主催: 一般社団法人 日本機械学会
会議名: 2024年度 年次大会
開催日: 2024/09/08 - 2024/09/11
Human Machine Interfaces (HMIs) have seen significant advancements recently, especially in aiding communication for patients with amyotrophic lateral sclerosis (ALS) and quadriplegia due to nerve damage. Among these, HMIs utilizing tongue movements have been proposed as a method leveraging relatively intact body parts. Specifically, weak electromyogram (EMG) signals during tongue motion serve as an effective input interface due to their higher signal-to-noise ratio compared to brain waves, allowing for stable measurements and reducing user burden. However, estimating consonants from EMG signals remains challenging.
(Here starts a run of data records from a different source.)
==> src/hdl/rsid_decode.sv <==
module rsid_decode #(
  parameter int unsigned MaxBytes = rsid_pkg::MaxBytesDflt
) (
  input  logic                  clk_i,
  input  logic                  rst_ni,
  input  logic                  fire_i,
  input  logic [7:0]            code_byte_i,
  input  logic                  end_of_buffer_i,
  input  logic                  mode_64bit_i,
  output logic                  res_valid_o,
  output rsid_pkg::rsid_result_t res_o
);
  import rsid_pkg::*;

  localparam logic [CountWidth-1:0] MaxCount = CountWidth'(MaxBytes);

  logic                  opsz_q, opsz_d;
  logic                  adsz_q, adsz_d;
  logic                  rep_q, rep_d;
  logic                  repne_q, repne_d;
  logic                  rexw_q, rexw_d;
  logic                  skip_q, skip_d;
  logic [CountWidth-1:0] count_q, count_d;

  logic [CountWidth-1:0] count_inc;
  logic                  is_prefix;
  logic                  is_string;
  logic                  flags_mod;
  logic                  uses_si;
  logic                  reject;
  logic [1:0]            size_code;

  assign count_inc = count_q + CountWidth'(1);

  always_comb begin
    is_prefix = 1'b0;
    is_string = 1'b0;
    flags_mod = 1'b0;
    uses_si   = 1'b0;
    unique case (code_byte_i)
      OpOperandSize, OpAddrSize, OpRepne, OpRep: is_prefix = 1'b1;
      OpRexW: is_prefix = mode_64bit_i;
      OpMovsB, OpMovsW: begin
        is_string = 1'b1;
        uses_si   = 1'b1;
      end
      OpStosB, OpStosW, OpLodsB, OpLodsW: is_string = 1'b1;
      OpCmpsB, OpCmpsW: begin
        is_string = 1'b1;
        flags_mod = 1'b1;
        uses_si   = 1'b1;
      end
      OpScasB, OpScasW: begin
        is_string = 1'b1;
        flags_mod = 1'b1;
      end
      default: ;
    endcase
  end

  always_comb begin
    if (!code_byte_i[0]) begin
      size_code = SizeByte;
    end else if (rexw_q) begin
      size_code = SizeQword;
    end else if (opsz_q) begin
      size_code = SizeWord;
    end else begin
      size_code = SizeDword;
    end
  end

  always_comb begin
    opsz_d      = opsz_q;
    adsz_d      = adsz_q;
    rep_d       = rep_q;
    repne_d     = repne_q;
    rexw_d      = rexw_q;
    skip_d      = skip_q;
    count_d     = count_q;
    res_valid_o = 1'b0;
    res_o       = '0;
    reject      = 1'b0;
    if (fire_i) begin
      if (skip_q) begin
        if (end_of_buffer_i) begin
          skip_d = 1'b0;
        end
      end else begin
        if (is_prefix) begin
          reject = end_of_buffer_i || (count_inc >= MaxCount);
        end else if (is_string) begin
          reject = !rep_q;
        end else begin
          reject = 1'b1;
        end
        if (is_prefix && !reject) begin
          count_d = count_inc;
          if (code_byte_i == OpOperandSize) opsz_d = 1'b1;
          if (code_byte_i == OpAddrSize) adsz_d = 1'b1;
          if (code_byte_i == OpRexW) rexw_d = 1'b1;
          if (code_byte_i == OpRepne) repne_d = 1'b1;
          if (code_byte_i == OpRepne || code_byte_i == OpRep) rep_d = 1'b1;
        end else begin
          res_valid_o = 1'b1;
          if (!reject) begin
            res_o.accepted          = 1'b1;
            res_o.insn_length       = count_inc;
            res_o.operand_size_code = size_code;
            res_o.writes_flags      = flags_mod;
            res_o.uses_source_index = uses_si;
            res_o.repeat_not_equal  = repne_q;
            res_o.address_override  = adsz_q;
          end
          opsz_d  = 1'b0;
          adsz_d  = 1'b0;
          rep_d   = 1'b0;
          repne_d = 1'b0;
          rexw_d  = 1'b0;
          count_d = '0;
          skip_d  = !end_of_buffer_i;
        end
      end
      if (skip_q && end_of_buffer_i) begin
        opsz_d  = 1'b0;
        adsz_d  = 1'b0;
        rep_d   = 1'b0;
        repne_d = 1'b0;
        rexw_d  = 1'b0;
        count_d = '0;
      end
    end
  end

  always_ff @(posedge clk_i or negedge rst_ni) begin
    if (!rst_ni) begin
      opsz_q  <= 1'b0;
      adsz_q  <= 1'b0;
      rep_q   <= 1'b0;
      repne_q <= 1'b0;
      rexw_q  <= 1'b0;
      skip_q  <= 1'b0;
      count_q <= '0;
    end else begin
      opsz_q  <= opsz_d;
      adsz_q  <= adsz_d;
      rep_q   <= rep_d;
      repne_q <= repne_d;
      rexw_q  <= rexw_d;
      skip_q  <= skip_d;
      count_q <= count_d;
    end
  end

  a_accept_len: assert property (@(posedge clk_i) disable iff (!rst_ni)
    res_valid_o && res_o.accepted |-> res_o.insn_length != '0)
    else $error("accepted result with zero length");

  a_reject_zero: assert property (@(posedge clk_i) disable iff (!rst_ni)
    res_valid_o && !res_o.accepted |-> res_o == '0)
    else $error("rejected result carries nonzero fields");

  a_skip_silent: assert property (@(posedge clk_i) disable iff (!rst_ni)
    fire_i && skip_q |-> !res_valid_o)
    else $error("result produced while skipping");

  a_result_clears: assert property (@(posedge clk_i) disable iff (!rst_ni)
    res_valid_o |=> count_q == '0 && !rep_q)
    else $error("decoder state not cleared after result");

endmodule
$ cat src/rtl/core/wah_merge.sv
// Merge unit for OR and AND: combines one accumulator word with the operand word at
// the current slot, splitting fills at the shorter run. Depends on wah_pkg.
module wah_merge
   import wah_pkg::*;
(
   input  logic [31:0]      acc_word,
   input  logic [31:0]      opd_word,
   input  logic             is_and,
   input  logic [SlotW-1:0] left,
   input  logic [SlotW-1:0] pos,
   input  logic [SlotW-1:0] lim,
   output merge_type        res
);

   logic             a_fill;
   logic             av;
   logic             fv;
   logic [29:0]      alen;
   logic [29:0]      rem_n;
   logic [SlotW-1:0] num;
   logic [SlotW:0]   next_pos;
   logic             v;

   always_comb begin
      a_fill = acc_word[31];
      av     = acc_word[30];
      fv     = opd_word[30];
      // A zero-length accumulator fill counts as one slot
      alen   = (acc_word[29:0] == 30'd0) ? 30'd1 : acc_word[29:0];
      v      = is_and ? (av & fv) : (av | fv);

      res.main_we   = 1'b1;
      res.main_word = 32'd0;
      res.rem_we    = 1'b0;
      num           = SlotW'(1);

      if (opd_word[31] && a_fill) begin
         if ({{(30-SlotW){1'b0}}, left} < alen) begin
            num = left;
         end else begin
            num = alen[SlotW-1:0];
         end
         res.main_word = run_word(v, {{(30-SlotW){1'b0}}, num});
      end else if (opd_word[31]) begin
         // Literal under a fill operand: only a dominating fill changes it
         res.main_we   = is_and ? !fv : fv;
         res.main_word = fv ? LIT_ONES : 32'd0;
      end else if (a_fill) begin
         if (is_and) begin
            res.main_word = av ? opd_word : 32'd0;
         end else begin
            res.main_word = av ? LIT_ONES : opd_word;
         end
      end else begin
         res.main_word = is_and ? (acc_word & opd_word) : (acc_word | opd_word);
      end

      rem_n         = alen - {{(30-SlotW){1'b0}}, num};
      next_pos      = {1'b0, pos} + {1'b0, num};
      res.num       = num;
      res.rem_word  = run_word(av, rem_n);
      // Drop a remainder that would land at or past the end
      res.rem_we    = a_fill && (alen > {{(30-SlotW){1'b0}}, num})
                      && (next_pos < {1'b0, lim});
   end

endmodule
This study aims to develop a speech recognition system enabling non-vocal communication, utilizing EMG signals measured around the hyoid bone and leveraging advanced deep learning techniques. The proposed system integrates Convolutional Neural Networks (CNNs) for vowel estimation and Long Short-Term Memory (LSTM) networks for word prediction. The experimental methods include a detailed system overview, explanations of CNN and LSTM architectures, and a comparison of label estimation accuracy using different CNN parameters. Additionally, sequence data prediction using LSTM models is described. The experimental results demonstrate that combining the vowel estimation CNN with the word estimation LSTM yields a highly generalized model, enabling efficient and accurate non-vocal communication for patients. This HMI software provides a promising solution for enhancing patient communication capabilities.